La stratégie de Nicolas Maduro semble avoir porté ses fruits, puisque Edmundo Gonzalez a récemment fui le pays. Le candidat de l'opposition a expliqué avoir été contraint de signer une lettre reconnaissant sa défaite à l'élection présidentielle avant de monter dans un avion pour l'Espagne.
L'exil d'Edmundo González est un coup dur pour l'opposition, même si Maria Corina Machado n'a pas encore abandonné ses espoirs de vaincre Maduro. Dans une récente interview, elle a expliqué que le régime de Maduro était de plus en plus isolé au niveau national et international. Elle a demandé aux dirigeants internationaux de continuer à faire pression sur le régime de Nicolas Maduro.
La pression internationale semble être le seul espoir qui reste à l’opposition. Cependant, les réactions de certaines personnalités régionales comme Lula au Brésil ou Gustavo Petro en Colombie n’ont pas encore eu d’impact significatif. En réalité, la situation au Venezuela continue de diviser les dirigeants latino-américains. Lors de l’Assemblée générale des Nations Unies 2024 cette semaine, certains chefs d’État se sont empressés de faire pression sur Nicolas Maduro, tandis que d’autres n’ont même pas évoqué le Venezuela.

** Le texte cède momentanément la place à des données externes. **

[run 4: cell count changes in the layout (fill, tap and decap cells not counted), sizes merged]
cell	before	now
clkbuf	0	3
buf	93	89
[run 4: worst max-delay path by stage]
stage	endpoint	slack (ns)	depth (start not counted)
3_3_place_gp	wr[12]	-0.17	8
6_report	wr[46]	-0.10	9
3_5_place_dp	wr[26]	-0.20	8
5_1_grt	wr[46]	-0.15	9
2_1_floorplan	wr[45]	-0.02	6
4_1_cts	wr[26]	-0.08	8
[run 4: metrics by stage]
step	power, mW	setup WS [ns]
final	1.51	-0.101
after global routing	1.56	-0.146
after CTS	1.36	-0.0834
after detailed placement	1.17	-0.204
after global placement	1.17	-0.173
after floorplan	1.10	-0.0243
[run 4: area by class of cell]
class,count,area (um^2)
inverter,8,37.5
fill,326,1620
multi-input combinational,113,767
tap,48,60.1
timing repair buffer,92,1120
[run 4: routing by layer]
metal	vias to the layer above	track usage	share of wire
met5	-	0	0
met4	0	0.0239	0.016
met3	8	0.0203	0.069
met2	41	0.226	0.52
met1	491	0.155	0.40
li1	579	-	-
File: src/hw/lsu_pkg.sv
`default_nettype none

package lsu_pkg;

    // memory geometry
    localparam int MEM_WORDS   = 4096;
    localparam int WORD_ADDR_W = $clog2(MEM_WORDS);
    localparam int LANES       = 4;

    // load latency in wait cycles before the banks are read
    localparam int LOAD_WAIT = 4;
    localparam int CNT_W     = $clog2(LOAD_WAIT + 1);

    localparam logic [6:0] OPC_LOAD  = 7'b0000011;
    localparam logic [6:0] OPC_STORE = 7'b0100011;

    // funct3 size codes
    localparam logic [2:0] F3_B  = 3'b000;
    localparam logic [2:0] F3_H  = 3'b001;
    localparam logic [2:0] F3_W  = 3'b010;
    localparam logic [2:0] F3_BU = 3'b100;
    localparam logic [2:0] F3_HU = 3'b101;

    typedef struct packed {
        logic [11:0] imm;
        logic [4:0]  rs1;
        logic [2:0]  funct3;
        logic [4:0]  rd;
        logic [6:0]  opcode;
    } i_type_t;

    typedef struct packed {
        logic [6:0] imm_hi;
        logic [4:0] rs2;
        logic [4:0] rs1;
        logic [2:0] funct3;
        logic [4:0] imm_lo;
        logic [6:0] opcode;
    } s_type_t;

    // one instruction word, two field layouts
    typedef union packed {
        i_type_t i_view;
        s_type_t s_view;
    } inst_u;

    typedef enum logic [1:0] {
        OP_NONE  = 2'd0,
        OP_LOAD  = 2'd1,
        OP_STORE = 2'd2
    } op_kind_e;

    typedef struct packed {
        op_kind_e               kind;
        logic [2:0]             funct3;
        logic [1:0]             byte_off;
        logic [WORD_ADDR_W-1:0] word_addr;
        logic [31:0]            wdata;
    } mem_op_t;

    // wdata lanes already shifted into place
    typedef struct packed {
        logic [LANES-1:0]       we;
        logic [WORD_ADDR_W-1:0] word_addr;
        logic [31:0]            wdata;
    } bank_wr_t;

endpackage

`default_nettype wire

File: src/hw/lsu_decode.sv
`timescale 1ns/1ps
`default_nettype none

module lsu_decode (
    input  wire logic           inst_valid,
    input  wire lsu_pkg::inst_u inst,
    input  wire logic [31:0]    rs1_value,
    input  wire logic [31:0]    rs2_value,
    output lsu_pkg::mem_op_t    op
);
    import lsu_pkg::*;

    logic        is_load;
    logic        is_store;
    logic [31:0] imm;
    logic [31:0] addr;

    // legality of opcode and funct3
    always_comb begin
        is_load  = 1'b0;
        is_store = 1'b0;
        if (inst_valid) begin
            if (inst.i_view.opcode == OPC_LOAD) begin
                case (inst.i_view.funct3)
                    F3_B, F3_H, F3_W, F3_BU, F3_HU: is_load = 1'b1;
                    default: is_load = 1'b0;
                endcase
            end else if (inst.s_view.opcode == OPC_STORE) begin
                case (inst.s_view.funct3)
                    F3_B, F3_H, F3_W: is_store = 1'b1;
                    default: is_store = 1'b0;
                endcase
            end
        end
    end

    // stores split the immediate around rs2
    always_comb begin
        if (is_store) begin
            imm = {{20{inst.s_view.imm_hi[6]}}, inst.s_view.imm_hi, inst.s_view.imm_lo};
        end else begin
            imm = {{20{inst.i_view.imm[11]}}, inst.i_view.imm};
        end
    end

    assign addr = rs1_value + imm;

    always_comb begin
        op.kind      = is_load ? OP_LOAD : (is_store ? OP_STORE : OP_NONE);
        op.funct3    = inst.i_view.funct3;
        op.byte_off  = addr[1:0];
        // upper address bits wrap inside the memory
        op.word_addr = addr[WORD_ADDR_W+1:2];
        op.wdata     = is_store ? rs2_value : 32'd0;
    end

endmodule

`default_nettype wire

File: config.mk
export PLATFORM = sky130hd
export DESIGN_NAME = lsu_decode
export DESIGN_NICKNAME = d
export VERILOG_FILES = /design/src/hw/lsu_pkg.sv /design/src/hw/lsu_decode.sv
export SDC_FILE = /design/constraint.sdc
export NUM_CORES = 1
export LEC_CHECK = 0
export ABC_AREA = 1
export BUFFER_PORTS_ARGS = -buffer_cell sky130_fd_sc_hd__buf_4
export CAP_MARGIN = 20
export CORE_ASPECT_RATIO = 0.9
export CORE_MARGIN = 4
export CORE_UTILIZATION = 30
export DETAILED_ROUTE_END_ITERATION = 8
export PLACE_DENSITY = 0.79
export SYNTH_ARGS = -nofsm -noshare
export SYNTH_HDL_FRONTEND = slang
export SYNTH_SLANG_ARGS = --single-unit
File: constraint.sdc
create_clock -name vclk -period 6.5
set_clock_uncertainty 0.2 [all_clocks]
set_input_delay 0.325 -clock vclk [all_inputs]
set_output_delay 0.325 -clock vclk [all_outputs]
set_load 0.02 [all_outputs]
# Yosys cells after proc, flatten, opt, wreduce, memory -nomap -nowiden
# Index checks and enable logic that the tools add are counted.
# word_totals
word_cells	21
register_bits	0
input_bits	97
out_inout_bits	51
# classes
add_sub_neg	1
reduce_logical	3
eq_ne	6
muxes	11
# ops
cell	n
32-bit 2-to-1 mux	1
14-bit adder	1
7-bit by 2-bit == test with 1-bit output, second input constant	1
7-bit by 6-bit == test with 1-bit output, second input constant	1
1-bit 2-to-1 mux	7
3-bit == test, second input constant	2
5-bit 2-to-1 mux	1
5-bit OR reduction	1
2-bit 2-to-1 mux	2
3-bit by 1-bit == test with 1-bit output, second input constant	1
3-bit by 2-bit == test with 1-bit output, second input constant	1
3-bit zero test	1
3-bit OR reduction	1

# Depth between registers and ports, before layout
# Gate-level depths: netlist (run 1).
# depth
word_depth	8
mapped_depth	18
mapped_depth_nobuf	17

# Least setup slack after synthesis (run 1)
# OpenSTA, ideal clock, no wires.
# synth_timing
path_type	in2out
from	in inst[13] (netlist name)
to	out op[36] (netlist name)
t_required_ns	5.975
arrival_time_ns	2.216
setup_slack_ns	3.759
stages	13
path_buffers	1
path_cell_list	nand2_1 > nand3_1 > nor2_2 > nand2_2 > buf_6 > o21ai_2 > inv_1 > ha_1 > fa_1 > nand3_1 > nand3_1 > a21oi_1 > xnor2_1
# synth_rtl
item	line	text
start: declaration	lsu_decode.sv:6	input wire lsu_pkg::inst_u inst,
end: declaration	lsu_decode.sv:9	output lsu_pkg::mem_op_t op
--- config.mk ---
export PLATFORM = sky130hd
export DESIGN_NAME = memDecode_flat
export DESIGN_NICKNAME = d
export VERILOG_FILES = /design/src/verilog/ks10MemPkg.sv /design/src/verilog/memBusIf.sv /design/src/verilog/memDecode.sv /design/src/flat_wrapper.sv
export SDC_FILE = /design/constraint.sdc
export NUM_CORES = 1
export LEC_CHECK = 0
export BUFFER_PORTS_ARGS = -buffer_cell sky130_fd_sc_hd__buf_2
export CAP_MARGIN = 15
export CORE_AREA = 2 2 51 53
export DETAILED_ROUTE_END_ITERATION = 10
export DIE_AREA = 0 0 53 55
export PLACE_DENSITY = 0.86
export SLEW_MARGIN = 40
export SYNTH_ARGS = -nofsm -noshare
export SYNTH_HDL_FRONTEND = slang
export SYNTH_SLANG_ARGS = --single-unit
--- constraint.sdc ---
create_clock -name vclk -period 4.6
set_input_delay 0 -clock vclk [all_inputs]
set_output_delay 0 -clock vclk [all_outputs]
set_load 0.03 [all_outputs]
===== config.mk =====
export PLATFORM = sky130hd
export DESIGN_NAME = rename_core
export DESIGN_NICKNAME = d
export VERILOG_FILES = /design/src/common/tomasulo_pkg.sv /design/src/register_status/register_status_file.sv /design/src/reorder_buffer/reorder_buffer.sv /design/src/design/dispatch_unit.sv /design/src/design/rename_core.sv
export SDC_FILE = /design/constraint.sdc
export NUM_CORES = 2
export LEC_CHECK = 0
export BUFFER_PORTS_ARGS = -buffer_cell sky130_fd_sc_hd__buf_2
export CELL_PAD_IN_SITES_DETAIL_PLACEMENT = 1
export CELL_PAD_IN_SITES_GLOBAL_PLACEMENT = 2
export CORE_MARGIN = 5
export CORE_UTILIZATION = 51
export DETAILED_ROUTE_END_ITERATION = 8
export PLACE_DENSITY_LB_ADDON = 0.1
export RECOVER_POWER = 50
export SLEW_MARGIN = 20
export SYNTH_ARGS = -nofsm -noshare
export SYNTH_HDL_FRONTEND = slang
export SYNTH_SLANG_ARGS = --single-unit

===== constraint.sdc =====
create_clock -name clk -period 7.4 [get_ports clk]
set_input_delay 1.11 -clock clk [delete_from_list [all_inputs] [get_ports clk]]
set_output_delay 1.11 -clock clk [all_outputs]
set_load 0.03 [all_outputs]
--- src/perf_pkg.sv ---
package perf_pkg;

	// AXI4-Lite data word, counts are zero-extended into it
	typedef logic [31:0] word_t;

	// byte address of the register space
	typedef logic [7:0] addr_t;

	// only the two response codes the slave ever returns
	typedef enum logic [1:0]
	{
		OKAY   = 2'b00,
		SLVERR = 2'b10
	} axil_resp_t;

	// counter index, also the word index in the register map
	typedef enum logic [2:0]
	{
		EV_BRANCH  = 3'd0,
		EV_BR_MISP = 3'd1,
		EV_IC_HIT  = 3'd2,
		EV_IC_MISS = 3'd3,
		EV_DC_HIT  = 3'd4,
		EV_DC_MISS = 3'd5,
		EV_L2_HIT  = 3'd6,
		EV_L2_MISS = 3'd7
	} event_id_t;

	localparam int NUM_EVENTS = 8;

	// counters at 4*i for 0x00..0x1c, control right after them
	localparam addr_t CTRL_OFFSET = 8'h20;

	// control register fields
	localparam int CTRL_ENABLE_BIT = 0;

endpackage : perf_pkg
<file path="config.mk">
export PLATFORM = sky130hd
export DESIGN_NAME = burst_fifo
export DESIGN_NICKNAME = d
export VERILOG_FILES = /design/src/hdl/burst_fifo.sv
export VERILOG_INCLUDE_DIRS = /design/src /design/src/include
export SDC_FILE = /design/constraint.sdc
export NUM_CORES = 1
export LEC_CHECK = 0
export BUFFER_PORTS_ARGS = -buffer_cell sky130_fd_sc_hd__buf_2
export CAP_MARGIN = 20
export CORE_MARGIN = 4
export CORE_UTILIZATION = 35
export DETAILED_ROUTE_END_ITERATION = 12
export GPL_TIMING_DRIVEN = 0
export PLACE_DENSITY = 0.59
export SETUP_SLACK_MARGIN = 0.4
export SYNTH_ARGS = -nofsm -noshare
export SYNTH_HDL_FRONTEND = slang
export SYNTH_SLANG_ARGS = --single-unit
</file>
<file path="constraint.sdc">
create_clock -name clk -period 4.88 [get_ports clk]
set_input_delay 0.976 -clock clk [delete_from_list [all_inputs] [get_ports clk]]
set_output_delay 0.976 -clock clk [all_outputs]
set_load 0.05 [all_outputs]
</file>
<file path="src/include/spi_sram_defs.svh">
`ifndef SPI_SRAM_DEFS_SVH
`define SPI_SRAM_DEFS_SVH

// burst buffer sizing
`define SRAM_FIFO_DEPTH 32			// max bytes per burst
`define SRAM_CNT_WIDTH 6			// log2(depth)+1, pointers reach depth

// device geometry, 16-bit parts only
`define SRAM_ADDR_WIDTH 16			// must be a multiple of 8
`define SRAM_DUMMY_BYTES 1			// bytes thrown away before read data

// command bytes
`define SRAM_CMD_QUAD_ENTER 8'h38	// sent serially on lane 0
`define SRAM_CMD_WRITE 8'h02		// sequential write
`define SRAM_CMD_READ 8'h03			// sequential read

`endif

</file>
<file path="src/hdl/burst_fifo.sv">
`timescale 1ns/1ps
`include "spi_sram_defs.svh"

module burst_fifo (
	input  logic                       clk,
	input  logic                       rst_n,
	input  logic                       owner,		// 1 sequencer side, 0 host side
	input  logic                       push,		// host write strobe
	input  logic [7:0]                 push_data,
	input  logic                       pop,			// host read strobe
	input  logic                       eng_push,	// sequencer write strobe
	input  logic [7:0]                 eng_data,
	input  logic                       eng_pop,		// sequencer read strobe
	input  logic                       rewind_rd,	// read pointer back to 0
	input  logic                       clear_wr,	// write pointer back to 0
	output logic [7:0]                 head,		// byte at read pointer
	output logic [`SRAM_CNT_WIDTH-1:0] count,		// bytes written since clear
	output logic                       drained		// read pointer caught up
);

	localparam int IDX_W = `SRAM_CNT_WIDTH - 1;
	localparam logic [`SRAM_CNT_WIDTH-1:0] DEPTH = `SRAM_CNT_WIDTH'(`SRAM_FIFO_DEPTH);

	logic [7:0] mem [`SRAM_FIFO_DEPTH];			// linear buffer, refilled from 0
	logic [`SRAM_CNT_WIDTH-1:0] wr_ptr;			// stops at depth
	logic [`SRAM_CNT_WIDTH-1:0] rd_ptr;			// stops at wr_ptr
	logic [7:0] wdata;							// selected write byte
	logic do_push;								// accepted write
	logic do_pop;								// accepted read
	logic full;
	logic empty;

	assign full    = (wr_ptr == DEPTH);
	assign empty   = (rd_ptr == wr_ptr);
	assign wdata   = owner ? eng_data : push_data;
	assign do_push = (owner ? eng_push : push) && !full;	// extra bytes are dropped
	assign do_pop  = (owner ? eng_pop : pop) && !empty;	// pops past the end do nothing

	always_ff @(posedge clk) begin
		if (do_push) begin
			mem[wr_ptr[IDX_W-1:0]] <= wdata;
		end
	end

	always_ff @(posedge clk) begin
		if (!rst_n) begin
			wr_ptr <= '0;
			rd_ptr <= '0;
		end else begin
			if (clear_wr) begin
				wr_ptr <= '0;
			end else if (do_push) begin
				wr_ptr <= wr_ptr + 1'b1;
			end
			if (rewind_rd) begin
				rd_ptr <= '0;					// wins over a same-cycle pop
			end else if (do_pop) begin
				rd_ptr <= rd_ptr + 1'b1;
			end
		end
	end

	assign head    = mem[rd_ptr[IDX_W-1:0]];	// wraps to 0 once rd_ptr hits depth
	assign count   = wr_ptr;
	assign drained = empty;

endmodule

</file>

Le président américain Joe Biden a apporté son soutien à l'opposition vénézuélienne, affirmant que les Vénézuéliens avaient voté pour un changement « qui ne peut être nié ». Le Paraguayen Sebastian Peña et l'Argentin Javier Milei ont critiqué le régime de Maduro et le manque de transparence des résultats des élections. De même que le président chilien Gabriel Boric, qui a mis en garde la communauté internationale contre l'impact direct de cette nouvelle crise sur la région, affirmant que le Chili ne pouvait pas accueillir davantage de migrants fuyant le Venezuela.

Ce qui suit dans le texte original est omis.